Dolores não se importava em remexer o baú, mas evitava fazê-lo, pois não acrescentaria nada à sua solidão. Embora ela mesma tivesse tocado no assunto, ele teria parado por ali, não fosse o comentário da amiga:
- Logo o Albano...
Dolores retomou o tricô e não disse nada, como se a atenção no trabalho a impedisse de falar. Para que avivar as lembranças, se elas não trariam Albano de volta? Tampouco seria comentando mais uma vez a sua história que a explicação para a atitude do companheiro viria à tona, e nem iria apagar da sua memória as secas palavras que ficaram no ar, incompreensíveis e inexplicáveis para quem havia usufruído da sua dedicação e do seu carinho sincero por mais de duas décadas:
- Vou correr mundo, preciso viver um pouco. Não volto nunca mais. Procure me entender, não me queira mal.

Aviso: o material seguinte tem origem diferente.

**config.mk**
```make
export PLATFORM = sky130hd
export DESIGN_NAME = mcd_addr_decode
export DESIGN_NICKNAME = d
export VERILOG_FILES = /design/src/rtl/mcd_pkg.sv /design/src/rtl/mcd_cfg_regs.sv /design/src/rtl/mcd_gap_unit.sv /design/src/rtl/mcd_row_sel.sv /design/src/rtl/mcd_txn_ctr.sv /design/src/rtl/mcd_addr_decode.sv
export SDC_FILE = /design/constraint.sdc
export NUM_CORES = 1
export LEC_CHECK = 0
export BUFFER_PORTS_ARGS = -buffer_cell sky130_fd_sc_hd__buf_2
export CORE_UTILIZATION = 48
export DETAILED_ROUTE_END_ITERATION = 7
export GPL_ROUTABILITY_DRIVEN = 0
export PLACE_DENSITY_LB_ADDON = 0.25
export SLEW_MARGIN = 25
export SYNTH_ARGS = -nofsm -noshare
export SYNTH_HDL_FRONTEND = slang
export SYNTH_SLANG_ARGS = --single-unit
export TNS_END_PERCENT = 50
```
**constraint.sdc**
```tcl
create_clock -name clk -period 6.8 [get_ports clk]
set_input_delay 0.34 -clock clk [delete_from_list [all_inputs] [get_ports clk]]
set_output_delay 0.34 -clock clk [all_outputs]
set_load 0.03 [all_outputs]
```
**src/rtl/mcd_pkg.sv**
```systemverilog
package mcd_pkg;
  localparam int NUM_GAPS      = 3;
  localparam int SEL_BASE      = 0;
  localparam int SEL_ATTR      = 1;
  localparam int SEL_GAP_START = 2;
  localparam int SEL_GAP_SIZE  = SEL_GAP_START + NUM_GAPS;
  localparam int SEL_ROW       = SEL_GAP_SIZE + NUM_GAPS;

  typedef struct packed {
    logic boot_we;
    logic boot_re;
    logic main_we;
    logic main_re;
  } win_attr_t;
endpackage

```
**src/rtl/mcd_cfg_regs.sv**
```systemverilog
module mcd_cfg_regs
  import mcd_pkg::*;
#(
  parameter int ADDR_W   = 36,
  parameter int NUM_ROWS = 4,
  parameter int DATA_W   = 32,
  parameter int SEL_W    = 4,
  parameter int LIM_W    = 14,
  parameter int GAP_W    = 20
) (
  input  logic                                 clk,
  input  logic                                 rst_n,
  input  logic                                 wr_en,
  input  logic [SEL_W-1:0]                     wr_sel,
  input  logic [DATA_W-1:0]                    wr_data,
  output logic [LIM_W-1:0]                     base_o,
  output win_attr_t                            attr_o,
  output logic [NUM_GAPS-1:0]                  gap_en_o,
  output logic [NUM_GAPS-1:0][GAP_W-1:0]       gap_start_o,
  output logic [NUM_GAPS-1:0][GAP_W-1:0]       gap_size_o,
  output logic [NUM_ROWS-1:0][LIM_W-1:0]       row_lim_o
);
  logic [LIM_W-1:0]                base_q, base_d;
  win_attr_t                       attr_q, attr_d;
  logic [NUM_GAPS-1:0]             en_q, en_d;
  logic [NUM_GAPS-1:0][GAP_W-1:0]  start_q, start_d;
  logic [NUM_GAPS-1:0][GAP_W-1:0]  size_q, size_d;
  logic [NUM_ROWS-1:0][LIM_W-1:0]  lim_q, lim_d;
  logic                            unused_wdata;

  assign unused_wdata = ^wr_data;

  always_comb begin
    base_d  = base_q;
    attr_d  = attr_q;
    en_d    = en_q;
    start_d = start_q;
    size_d  = size_q;
    lim_d   = lim_q;
    if (wr_en) begin
      if (wr_sel == SEL_W'(SEL_BASE)) base_d = wr_data[LIM_W-1:0];
      if (wr_sel == SEL_W'(SEL_ATTR)) attr_d = win_attr_t'(wr_data[3:0]);
      for (int g = 0; g < NUM_GAPS; g++) begin
        if (wr_sel == SEL_W'(SEL_GAP_START + g)) begin
          en_d[g]    = wr_data[DATA_W-1];
          start_d[g] = wr_data[GAP_W-1:0];
        end
        if (wr_sel == SEL_W'(SEL_GAP_SIZE + g)) size_d[g] = wr_data[GAP_W-1:0];
      end
      for (int r = 0; r < NUM_ROWS; r++) begin
        if (wr_sel == SEL_W'(SEL_ROW + r)) lim_d[r] = wr_data[LIM_W-1:0];
      end
    end
  end

  always_ff @(posedge clk or negedge rst_n) begin
    if (!rst_n) begin
      base_q  <= '0;
      attr_q  <= '0;
      en_q    <= '0;
      start_q <= '0;
      size_q  <= '0;
      lim_q   <= '0;
    end else if (wr_en) begin
      base_q  <= base_d;
      attr_q  <= attr_d;
      en_q    <= en_d;
      start_q <= start_d;
      size_q  <= size_d;
      lim_q   <= lim_d;
    end
  end

  assign base_o      = base_q;
  assign attr_o      = attr_q;
  assign gap_en_o    = en_q;
  assign gap_start_o = start_q;
  assign gap_size_o  = size_q;
  assign row_lim_o   = lim_q;

  assert_cfg_hold_R12: assert property (@(posedge clk) disable iff (!rst_n)
    !wr_en |=> $stable(attr_q) && $stable(base_q) && $stable(lim_q));
endmodule

```
**src/rtl/mcd_gap_unit.sv**
```systemverilog
module mcd_gap_unit #(
  parameter int GAP_W     = 20,
  parameter int MIN_PAGES = 16
) (
  input  logic [GAP_W-1:0] page_i,
  input  logic             en_i,
  input  logic [GAP_W-1:0] start_i,
  input  logic [GAP_W-1:0] size_i,
  output logic             inside_o,
  output logic [GAP_W-1:0] hole_o
);
  logic [GAP_W:0] end_p;
  logic           recoverable;
  logic           below;

  always_comb begin
    end_p       = {1'b0, start_i} + {1'b0, size_i};
    recoverable = en_i && (size_i >= GAP_W'(MIN_PAGES));
    below       = ({1'b0, page_i} >= end_p);
    inside_o    = en_i && (page_i >= start_i) && !below;
    hole_o      = (recoverable && below) ? size_i : '0;
  end
endmodule

```
**src/rtl/mcd_row_sel.sv**
```systemverilog
module mcd_row_sel #(
  parameter int LIM_W    = 14,
  parameter int NUM_ROWS = 4,
  parameter int IDX_W    = 2
) (
  input  logic [LIM_W-1:0]                eff_hi_i,
  input  logic [NUM_ROWS-1:0][LIM_W-1:0]  lim_i,
  output logic                            hit_o,
  output logic [IDX_W-1:0]                row_o
);
  localparam int CNT_W = $clog2(NUM_ROWS + 1);

  logic [NUM_ROWS-1:0] past;
  logic [CNT_W-1:0]    cnt;

  for (genvar i = 0; i < NUM_ROWS; i++) begin : g_cmp
    assign past[i] = (eff_hi_i >= lim_i[i]);
  end

  always_comb begin
    cnt = '0;
    for (int i = 0; i < NUM_ROWS; i++) cnt = cnt + CNT_W'(past[i]);
  end

  assign hit_o = !past[NUM_ROWS-1];
  assign row_o = IDX_W'(cnt);
endmodule

```
**src/rtl/mcd_txn_ctr.sv**
```systemverilog
module mcd_txn_ctr #(
  parameter int MAX_OUT = 4
) (
  input  logic clk,
  input  logic rst_n,
  input  logic inc_i,
  input  logic dec_i,
  output logic ready_o
);
  localparam int CNT_W = $clog2(MAX_OUT + 1);

  logic [CNT_W-1:0] cnt_q, cnt_d;
  logic             dec_ok;

  always_comb begin
    dec_ok = dec_i && (cnt_q != '0);
    cnt_d  = cnt_q;
    if (inc_i && !dec_ok)      cnt_d = cnt_q + 1'b1;
    else if (!inc_i && dec_ok) cnt_d = cnt_q - 1'b1;
  end

  always_ff @(posedge clk or negedge rst_n) begin
    if (!rst_n)                cnt_q <= '0;
    else if (inc_i || dec_ok)  cnt_q <= cnt_d;
  end

  assign ready_o = (cnt_q < CNT_W'(MAX_OUT));

  assert_cnt_bound_R10: assert property (@(posedge clk) disable iff (!rst_n)
    cnt_q <= CNT_W'(MAX_OUT));
  assert_full_stall_R10: assert property (@(posedge clk) disable iff (!rst_n)
    (cnt_q == CNT_W'(MAX_OUT)) && !dec_i |=> !ready_o);
  assert_same_cycle_R11: assert property (@(posedge clk) disable iff (!rst_n)
    inc_i && dec_i && (cnt_q != '0) |=> $stable(cnt_q));
endmodule

```
**src/rtl/mcd_addr_decode.sv**
```systemverilog
module mcd_addr_decode
  import mcd_pkg::*;
#(
  parameter int ADDR_W   = 36,
  parameter int NUM_ROWS = 4,
  parameter int MAX_OUT  = 4,
  parameter int DATA_W   = 32,
  localparam int SEL_W   = $clog2(SEL_ROW + NUM_ROWS),
  localparam int IDX_W   = (NUM_ROWS > 1) ? $clog2(NUM_ROWS) : 1
) (
  input  logic              clk,
  input  logic              rst_n,
  input  logic              cfg_wr_en,
  input  logic [SEL_W-1:0]  cfg_sel,
  input  logic [DATA_W-1:0] cfg_wdata,
  input  logic              req_valid,
  input  logic              req_write,
  input  logic [ADDR_W-1:0] req_addr,
  output logic              req_ready,
  input  logic              done_pulse,
  output logic              rsp_valid,
  output logic              rsp_claim,
  output logic [IDX_W-1:0]  rsp_row,
  output logic [ADDR_W-1:0] rsp_eff_addr
);
  localparam int ROW_SHIFT  = 22;
  localparam int PAGE_SHIFT = 16;
  localparam int LIM_W      = ADDR_W - ROW_SHIFT;
  localparam int GAP_W      = ADDR_W - PAGE_SHIFT;
  localparam int MIN_PAGES  = 1 << (20 - PAGE_SHIFT);
  localparam int BOOT_PAGE  = 'hF;
  localparam int SUM_W      = GAP_W + $clog2(NUM_GAPS) + 1;
  localparam int DIFF_W     = ADDR_W + 3;

  logic [1:0] rst_sync;
  logic       rst_i_n;

  always_ff @(posedge clk or negedge rst_n) begin
    if (!rst_n) rst_sync <= '0;
    else        rst_sync <= {rst_sync[0], 1'b1};
  end
  assign rst_i_n = rst_sync[1];

  logic [LIM_W-1:0]                base;
  win_attr_t                       attr;
  logic [NUM_GAPS-1:0]             gap_en;
  logic [NUM_GAPS-1:0][GAP_W-1:0]  gap_start, gap_size, hole;
  logic [NUM_ROWS-1:0][LIM_W-1:0]  row_lim;
  logic [NUM_GAPS-1:0]             in_gap;

  mcd_cfg_regs #(
    .ADDR_W(ADDR_W), .NUM_ROWS(NUM_ROWS), .DATA_W(DATA_W),
    .SEL_W(SEL_W), .LIM_W(LIM_W), .GAP_W(GAP_W)
  ) u_regs (
    .clk(clk), .rst_n(rst_i_n), .wr_en(cfg_wr_en), .wr_sel(cfg_sel),
    .wr_data(cfg_wdata), .base_o(base), .attr_o(attr), .gap_en_o(gap_en),
    .gap_start_o(gap_start), .gap_size_o(gap_size), .row_lim_o(row_lim)
  );

  for (genvar g = 0; g < NUM_GAPS; g++) begin : g_gap
    mcd_gap_unit #(.GAP_W(GAP_W), .MIN_PAGES(MIN_PAGES)) u_gap (
      .page_i(req_addr[ADDR_W-1:PAGE_SHIFT]), .en_i(gap_en[g]),
      .start_i(gap_start[g]), .size_i(gap_size[g]),
      .inside_o(in_gap[g]), .hole_o(hole[g])
    );
  end

  logic [SUM_W-1:0]  hole_sum;
  logic [DIFF_W-1:0] diff;
  logic [ADDR_W-1:0] eff;
  logic              row_hit, boot_hit, allowed, claim, accept;
  logic [IDX_W-1:0]  row;

  always_comb begin
    hole_sum = '0;
    for (int g = 0; g < NUM_GAPS; g++) hole_sum = hole_sum + SUM_W'(hole[g]);
    diff = DIFF_W'(req_addr)
         - DIFF_W'({base, {ROW_SHIFT{1'b0}}})
         - DIFF_W'({hole_sum, {PAGE_SHIFT{1'b0}}});
    eff  = diff[ADDR_W-1:0];
  end

  mcd_row_sel #(.LIM_W(LIM_W), .NUM_ROWS(NUM_ROWS), .IDX_W(IDX_W)) u_rows (
    .eff_hi_i(eff[ADDR_W-1:ROW_SHIFT]), .lim_i(row_lim),
    .hit_o(row_hit), .row_o(row)
  );

  always_comb begin
    boot_hit = (req_addr[ADDR_W-1:PAGE_SHIFT] == GAP_W'(BOOT_PAGE));
    if (boot_hit) allowed = req_write ? attr.boot_we : attr.boot_re;
    else          allowed = req_write ? attr.main_we : attr.main_re;
    claim  = allowed && row_hit && !diff[DIFF_W-1] && !(|in_gap);
    accept = req_valid && req_ready;
  end

  mcd_txn_ctr #(.MAX_OUT(MAX_OUT)) u_ctr (
    .clk(clk), .rst_n(rst_i_n), .inc_i(accept && claim),
    .dec_i(done_pulse), .ready_o(req_ready)
  );

  logic              v_q, v_d, c_q, c_d;
  logic [IDX_W-1:0]  row_q;
  logic [ADDR_W-1:0] eff_q;

  always_comb begin
    v_d = accept;
    c_d = accept && claim;
  end

  always_ff @(posedge clk or negedge rst_i_n) begin
    if (!rst_i_n) begin
      v_q <= 1'b0;
      c_q <= 1'b0;
    end else begin
      v_q <= v_d;
      c_q <= c_d;
    end
  end

  always_ff @(posedge clk or negedge rst_i_n) begin
    if (!rst_i_n) begin
      row_q <= '0;
      eff_q <= '0;
    end else if (accept) begin
      row_q <= row;
      eff_q <= eff;
    end
  end

  assign rsp_valid    = v_q;
  assign rsp_claim    = c_q;
  assign rsp_row      = row_q;
  assign rsp_eff_addr = eff_q;

  assert_rsp_due_R9: assert property (@(posedge clk) disable iff (!rst_i_n)
    (req_valid && req_ready) |=> rsp_valid);
  assert_rsp_quiet_R9: assert property (@(posedge clk) disable iff (!rst_i_n)
    !(req_valid && req_ready) |=> !rsp_valid);
  assert_claim_valid_R9: assert property (@(posedge clk) disable iff (!rst_i_n)
    rsp_claim |-> rsp_valid);
  assert_gap_noclaim_R8: assert property (@(posedge clk) disable iff (!rst_i_n)
    (req_valid && req_ready && (|in_gap)) |=> !rsp_claim);
  assert_stall_R10: assert property (@(posedge clk) disable iff (!rst_i_n)
    (req_valid && !req_ready) |=> !rsp_valid);
endmodule

```
==> results.txt <==
Status -> finished with violations
Failing checks -> negative setup slack
Final Cell Area -> 25300 sq um
Antenna Nets Post-Route -> 0
DR vias/cell -> 5.582
Maximum vdd drop -> 0.4579 mV
Async SR Flop Fraction -> 100.0%
Detailed Route Iter0 Violations -> 1183
Pint -> 7.794 mW
Max clock buf depth -> 3
Post-synth top area share -> 31.76%
Drt wl/cell -> 19.68 um
Residual DRC count -> 0
Syn Nets -> 2438
EDFF count, synth -> 0
Port-buffer cells -> 107
Worst setup EP type -> flop
Initial antenna violation count -> 0
Grt total ovfl -> 0
H-tree levels -> 1
P_sw -> 6.117 mW
Final Hold Viols -> 0
Post-layout net count -> 2958
Fraction of layout cells with a size suffix above 1 -> 33.57%
Setup Slack @ Placement -> -3.489 ns
Diodes inserted -> 0
Worst EP required -> 7.29 ns
DIE WIDTH -> 201.3 um
Most frequent cells after synthesis -> ha_1, nand2_1, dfrtp_1
FF+latch count, synth -> 242
Pre-antenna DRT Iters -> 5
Die ar. -> 40520 sq um
CP max FO -> 6
Rows -> 72
WL final -> 61020 um
Fmax -> 99.57 MHz
Final setup violation count -> 19
Boundary pin count -> 119
Mapped Avg Cell Area -> 9.351 sq um
Clk sink count -> 242
Main synth FF type -> dfrtp_1
Comb power frac -> 72.3%
Clock Skew -> 0.01726 ns
DPL Wire Length -> 46360 um
Synth area leaders -> dfrtp_1, ha_1, mux2_2, nand2_1, inv_1
CTS tree -> built
Syn. warnings -> 0
Starting density of the core -> 48.99%
Vias in the first global route -> 17900
Largest net degree at the start of global routing -> 78
Core Area -> 38920 sq um
CTS clk-pin slew, worst paths -> 0.06 ns
Cell taking the most area after synthesis -> dfrtp_1
Worst EP arrival -> 10.53 ns
Die height -> 201.3 um
LEAKAGE -> 12.65 nW
Pwr per Cell Area -> 549.8 nW/um^2
Critical path's largest stage delay -> 0.44 ns
Total GRT Usage -> 30.22%
Final period util -> 147.7%
Most common cell in the netlist -> ha_1
Critical path type -> reg2reg
Power share of the sequential group -> 15.0%
Slowest CP cell -> fa_2
Vias -> 17310
Synth unique cells -> 63
Max cap viols -> 0
Fin crit period -> 10.04 ns
RSZ-0062 raised after global routing -> yes
Mapped cell area -> 19070 sq um
Sequential area share after synthesis -> 31.76%
First-pass GRT wire length -> 96220 um
Setup crit start kind -> flop
Final Max Slew Viols -> 0
Hold WC Path Type -> in2async
Post-route setup slack -> -3.243 ns
Worst-skew pair later-pin latency -> 0.58 ns
Clock buffer count from CTS -> 30
Top cell by count, worst path -> a21o_1
Relative slew margins -> 24.95%
Setup TNS -> -29.02 ns
Area grow syn2layout -> 32.70%
Sw frac -> 43.97%
Worst-margin pin slew -> 1.118 ns
CTS root buf -> clkbuf_16
Post-Syn Instances -> 2039
Clock group share of total power -> 12.6%
Post-DP Area -> 23130 sq um
-- power by group through the flow --
stage	Sequential, mW	Clock [mW]	Combinational, mW
final	2.09	1.76	10.1
after global placement	2.09	0	8.33
after detailed placement	2.10	0	8.60
after CTS	2.09	1.77	9.34
after floorplan	2.32	0	4.96
after global routing	2.13	1.83	11.0
-- registers in the layout (all words and copies together), names as in the netlist, 3 cells and up --
register,cells
u_regs.gap_size_o,60
u_regs.gap_start_o,60
u_regs.row_lim_o,56
rsp_eff_addr,36
u_regs.base_o,14
u_regs.attr_o,4
u_ctr.cnt_q,3
u_regs.gap_en_o,3
-- cells by family (layout without fill, tap and decap cells) --
logic type | Yosys count | in the layout | share of synthesized area [%]
AOI/OAI and AO/OA | 472 | 472 | 15.63
xor gates and xnor gates | 96 | 96 | 4.410
adders and majority gates | 321 | 321 | 22.17
buffers and inverters | 252 | 796 | 5.001
DFF | 242 | 242 | 31.76
muxes | 146 | 146 | 8.682
other | 1 | 1 | 0.01967
and+or+nand+nor | 509 | 509 | 12.33
-- critical path: cells and delay by family (launching register included) --
kind | cells | cell delay [ns]
compound gates | 23 | 4.54
xor+xnor | 4 | 0.58
fa+ha+maj | 9 | 2.54
buf+inv | 5 | 0.50
flops | 1 | 0.38
simple gates | 9 | 1.39
-- path summary, 6_finish.rpt --
kind	start	to	slack (ns)	cells after the start
setup / recovery	u_regs.gap_start_o[40]$_DFFE_PN0P_	u_ctr.cnt_q[2]$_DFFE_PN0P_	-3.24	50
hold / removal	rst_n	rst_sync[0]$_DFF_PN0_	0.09	2
setup reg to reg	u_regs.gap_start_o[40]$_DFFE_PN0P_	u_ctr.cnt_q[2]$_DFFE_PN0P_	-3.24	50
hold reg to reg	rst_sync[0]$_DFF_PN0_	rst_sync[1]$_DFF_PN0_	0.37	0
max in group asynchronous	rst_sync[1]$_DFF_PN0_	u_regs.gap_start_o[13]$_DFFE_PN0P_	5.05	1
min in group clk	cfg_wdata[15]	u_regs.gap_start_o[35]$_DFFE_PN0P_	0.09	3
-- layer usage --
layer	up-vias	GRT usage (%)	routed length, um
met3	155	5.296	4173
met4	0	12.04	2541
met1	8393	40.19	26530
met2	536	48.84	27780
met5	-	0	0
li1	8225	-	-
-- through the flow --
step           util, %  instances  hold WS [ns]  total power [mW]
2_1_floorplan        -       2039       0.04441             7.276
3_3_place_gp     59.42       2990        0.1262             10.42
3_5_place_dp     59.45       2990        0.1311             10.71
4_1_cts          63.89       3092       0.06099             13.20
5_1_grt          65.01       3101       0.08027             15.01
6_report         65.01       3101       0.08507             13.91
-- cell type report --
class	count	area [sq um]
clock buffer	36	824.5
inverter	203	762.0
multi-input combinational	1545	12870
clock inverter	20	252.7
tap	518	648.1
timing repair buffer	537	3882
sequential	242	6060
fill	3164	13620
-- cell usage in the layout, fill, tap and decap left out, types with 21 or more instances in the layout --
master / synthesis / final
a21o_1: 68 / 68
a21oi_1: 123 / 102
buf_2: 3 / 107
buf_4: 1 / 396
clkbuf_16: 0 / 31
dfrtp_1: 242 / 241
fa_1: 28 / 23
ha_1: 293 / 277
inv_1: 201 / 194
mux2_2: 145 / 143
nand2_1: 248 / 242
nand2b_1: 34 / 32
nand3_1: 33 / 31
nor2_1: 67 / 61
nor4_1: 24 / 21
o21ai_0: 140 / 117
xnor2_1: 50 / 42
xor2_1: 46 / 41
-- repair_timing --
item                                    4_1_cts  5_1_grt
buffers inserted                             30       13
endpoints found under the setup margin       22       22
hold endpoints to repair                     18        0
resized for setup                            64       75
hold buffers                                 17        0
pin swaps                                    62       72
No activity file was read; power rests on OpenSTA's default activity.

Jamais se esqueceria de como ele lhe deu as costas, sem um beijo, sem uma despedida. Saiu com a roupa do corpo como quem ia comprar o pão, fechou a porta da rua suavemente, como era de seu feitio, deixando-a em pé no meio da sala, estática.
Nem viu quando ela caiu no tapete, fulminada.
O que mais teria para ser dito? A cena, sempre viva em sua memória, passara a ser a única lembrança daquela união. Parecia repetir-se em cada crepúsculo dos últimos dez anos de sua vida. Mas já agora sem emoções, sem surpresas, sem um novo infarto. Fazia parte de sua rotina, estranha e triste rotina.
O silêncio prolongado incomodou Arminda. Sentia-se culpada pelo desconfortável hiato.
- É ruim para você, tocar no assunto...
Dolores levantou os olhos do tricô e sorriu.
- Não, Arminda... já não é ruim. Mas não me ajuda a esvaziar a cabeça dessas lembranças, não é?
A amiga sentiu-se melhor.
- Talvez se você mudasse a decoração desta sala... - correu os olhos pelo ambiente - Olhe só, são os mesmos móveis, as mesmas cortinas, o tapete... Se ao menos você mudasse os móveis de lugar... Está tudo ainda tão igual ! Isso não lhe força a reviver constantemente o passado?
- Talvez. Mas o que eu preciso mudar está aqui dentro. - tocou a fronte com o indicador - Isso eu não consigo, não adianta.
Arminda não se conteve :
- Mas por que diabos o Albano tinha que fugir daquele jeito? Eu não entendo como é possível uma pessoa que sempre demonstrou tanto amor, respeito, dedicação, da manhã para a tarde mudar tão radicalmente! Era um excelente ator, o Albano ! Desculpe-me, Dolores, cada um de nós sabe o que faz da vida. Mas eu não estaria até hoje remoendo lembranças desse jeito. Ele não merece isso!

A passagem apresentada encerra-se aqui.